Translation:Your boss is fair.

5 years ago

51 Comments


https://www.duolingo.com/makruiten

"Your boss is right", would this be a proper translation?

4 years ago

https://www.duolingo.com/muerdeelpolvo

"Your boss is right" would be more like "tu jefe está en los cierto" o "tu jefe tiene razón" maybe saying he is fair implies that, but it's not the best translation.

4 years ago

https://www.duolingo.com/SGuthrie0

Very good. Have a lingot.

1 year ago

https://www.duolingo.com/SGuthrie0

That would not be the most common meaning.. "Justo"derives from the Latin word for " justice" (justo). It's basic or standard meanings would relate to "justice", and fairness. Also to "morally good."
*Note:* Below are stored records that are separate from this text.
**src/rtl/regfile_pkg.sv**
```systemverilog
// Shared register-file constants and the write-request record.
// Pure declarations: no latency, no backpressure.
package regfile_pkg;
   localparam int REG_ADDR_W = 5;
   localparam int NUM_REGS   = 32;
   localparam int REG_DATA_W = 32;

   typedef struct packed {
      logic [REG_ADDR_W-1:0] addr;
      logic [REG_DATA_W-1:0] data;
   } wr_req_t;
endpackage

```
**src/rtl/regfile_wr_arbiter_if.sv**
```systemverilog
// Requester-side and register-file-side signals of the write-port arbiter.
// master = requesters plus register file (drive requests/stall), slave = arbiter.
interface regfile_wr_arbiter_if #(
   parameter int NREQ   = 4,
   parameter int DATA_W = 32
);
   logic [NREQ-1:0]                         req_valid;
   logic [regfile_pkg::REG_ADDR_W*NREQ-1:0] req_addr;
   logic [DATA_W*NREQ-1:0]                  req_data;
   logic [NREQ-1:0]                         req_ready;
   logic                                    wr_stall;
   logic                                    wr_valid;
   logic [regfile_pkg::REG_ADDR_W-1:0]      wr_addr;
   logic [regfile_pkg::NUM_REGS-1:0]        wr_sel;
   logic [DATA_W-1:0]                       wr_data;

   modport master (
      output req_valid, req_addr, req_data, wr_stall,
      input  req_ready, wr_valid, wr_addr, wr_sel, wr_data
   );

   modport slave (
      input  req_valid, req_addr, req_data, wr_stall,
      output req_ready, wr_valid, wr_addr, wr_sel, wr_data
   );
endinterface

```
**src/rtl/onehot_dec5.sv**
```systemverilog
// 5-to-32 one-hot decoder; combinational, no backpressure.
// A disabled decoder drives all zeros rather than selecting register 0.
module onehot_dec5
   import regfile_pkg::*;
(
   input  logic                  en,
   input  logic [REG_ADDR_W-1:0] addr,
   output logic [NUM_REGS-1:0]   sel
);
   assign sel = en ? (NUM_REGS'(1) << addr) : '0;
endmodule

```
**src/rtl/regfile_wr_arbiter.sv**
```systemverilog
// Round-robin register-file write-port arbiter; 1-cycle latency, wr_stall with a valid write freezes the port and zeroes req_ready.
// REGFILE_ZERO_GUARD_EN: accepted writes to register 0 are dropped (never presented).
module regfile_wr_arbiter
   import regfile_pkg::*;
#(
   parameter int NREQ   = 4,
   parameter int DATA_W = 32
) (
   input  logic               clk,
   input  logic               rst_n,
   regfile_wr_arbiter_if.slave bus
);
   localparam int PTR_W = $clog2(NREQ);
   localparam int SUM_W = PTR_W + 1;

   typedef struct packed {
      logic [REG_ADDR_W-1:0] addr;
      logic [DATA_W-1:0]     data;
   } req_t;

   req_t             reqs [NREQ];
   req_t             wr_q;
   logic             wr_valid_q;
   logic [PTR_W-1:0] rr_ptr;
   logic             hold;
   logic             gnt_vld;
   logic [PTR_W-1:0] gnt_idx;
   logic [SUM_W-1:0] sum;
   logic [NUM_REGS-1:0] sel;

   for (genvar i = 0; i < NREQ; i++) begin : g_unpack
      assign reqs[i] = '{addr: bus.req_addr[i*REG_ADDR_W +: REG_ADDR_W],
                         data: bus.req_data[i*DATA_W +: DATA_W]};
   end

   assign hold = wr_valid_q & bus.wr_stall;

   // Scan from rr_ptr upward, wrapping modulo NREQ; first valid requester wins.
   always_comb begin
      gnt_vld = 1'b0;
      gnt_idx = '0;
      sum     = '0;
      for (int k = 0; k < NREQ; k++) begin
         sum = {1'b0, rr_ptr} + SUM_W'(k);
         if (sum >= SUM_W'(NREQ)) sum = sum - SUM_W'(NREQ);
         if (!gnt_vld && bus.req_valid[sum[PTR_W-1:0]]) begin
            gnt_vld = 1'b1;
            gnt_idx = sum[PTR_W-1:0];
         end
      end
   end

   assign bus.req_ready = (rst_n && !hold && gnt_vld) ? (NREQ'(1) << gnt_idx) : '0;

   always_ff @(posedge clk) begin
      if (!rst_n) begin
         rr_ptr     <= '0;
         wr_valid_q <= 1'b0;
         wr_q       <= '0;
      end else if (!hold) begin
         if (gnt_vld) begin
            wr_q       <= reqs[gnt_idx];
`ifdef REGFILE_ZERO_GUARD_EN
            wr_valid_q <= (reqs[gnt_idx].addr != '0);
`else
            wr_valid_q <= 1'b1;
`endif
            rr_ptr     <= (gnt_idx == PTR_W'(NREQ - 1)) ? '0 : gnt_idx + 1'b1;
         end else begin
            wr_valid_q <= 1'b0;
         end
      end
   end

   onehot_dec5 u_dec (
      .en   (wr_valid_q),
      .addr (wr_q.addr),
      .sel  (sel)
   );

   assign bus.wr_valid = wr_valid_q;
   assign bus.wr_addr  = wr_q.addr;
   assign bus.wr_data  = wr_q.data;
   assign bus.wr_sel   = sel;
endmodule
```
**src/flat_wrapper.sv**
```systemverilog
// flat-port wrapper written by rule: the top's interface ports become plain ports
module regfile_wr_arbiter_flat import regfile_pkg::*;
#(
   parameter int NREQ   = 4,
   parameter int DATA_W = 32
)
  (clk, rst_n, bus_req_valid, bus_req_addr, bus_req_data, bus_wr_stall, bus_req_ready, bus_wr_valid, bus_wr_addr, bus_wr_sel, bus_wr_data);
  regfile_wr_arbiter_if #(.NREQ(NREQ), .DATA_W(DATA_W)) bus_i ();
  input  logic clk;
  input  logic rst_n;
  input wire logic [$bits(bus_i.req_valid)-1:0] bus_req_valid;
  input wire logic [$bits(bus_i.req_addr)-1:0] bus_req_addr;
  input wire logic [$bits(bus_i.req_data)-1:0] bus_req_data;
  input wire logic [$bits(bus_i.wr_stall)-1:0] bus_wr_stall;
  output wire logic [$bits(bus_i.req_ready)-1:0] bus_req_ready;
  output wire logic [$bits(bus_i.wr_valid)-1:0] bus_wr_valid;
  output wire logic [$bits(bus_i.wr_addr)-1:0] bus_wr_addr;
  output wire logic [$bits(bus_i.wr_sel)-1:0] bus_wr_sel;
  output wire logic [$bits(bus_i.wr_data)-1:0] bus_wr_data;
  assign bus_i.req_valid = bus_req_valid;
  assign bus_i.req_addr = bus_req_addr;
  assign bus_i.req_data = bus_req_data;
  assign bus_i.wr_stall = bus_wr_stall;
  assign bus_req_ready = bus_i.req_ready;
  assign bus_wr_valid = bus_i.wr_valid;
  assign bus_wr_addr = bus_i.wr_addr;
  assign bus_wr_sel = bus_i.wr_sel;
  assign bus_wr_data = bus_i.wr_data;
  regfile_wr_arbiter #(.NREQ(NREQ), .DATA_W(DATA_W)) u_core (.clk(clk), .rst_n(rst_n), .bus(bus_i));
endmodule
```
A basic meaning of "right" generally refers to "correct" (correcto).

Thus, generally, "Right" is very different from "just" or "fair'. Some exceptions: "right" does have a meaning related justice, namely ones "legal rights" . For example, "legal rights" might not be fair or just, depending on context. . If "justo" is used in that context of legal right, "right" could be an appropriate translation.

Also, the phrase "just right" can be translated as "justo." Because, "justo" also means "precisely or exactly correct".

"Justo" also means "related to thoughtful or reasonable justice". ("Justice" should not be arbitrary, but should be related to reason.)

However, I would say that in this sentence, generally, the best translation would be "the boss is fair, or just".

The concept is complex. It is based in Greek and Latin thought. "Justo: does not relate to a mere "right" and "not wrong" idea. If you add 2 + 2, and get "4", probably "justo" is not the best word to apply to that "conclusion."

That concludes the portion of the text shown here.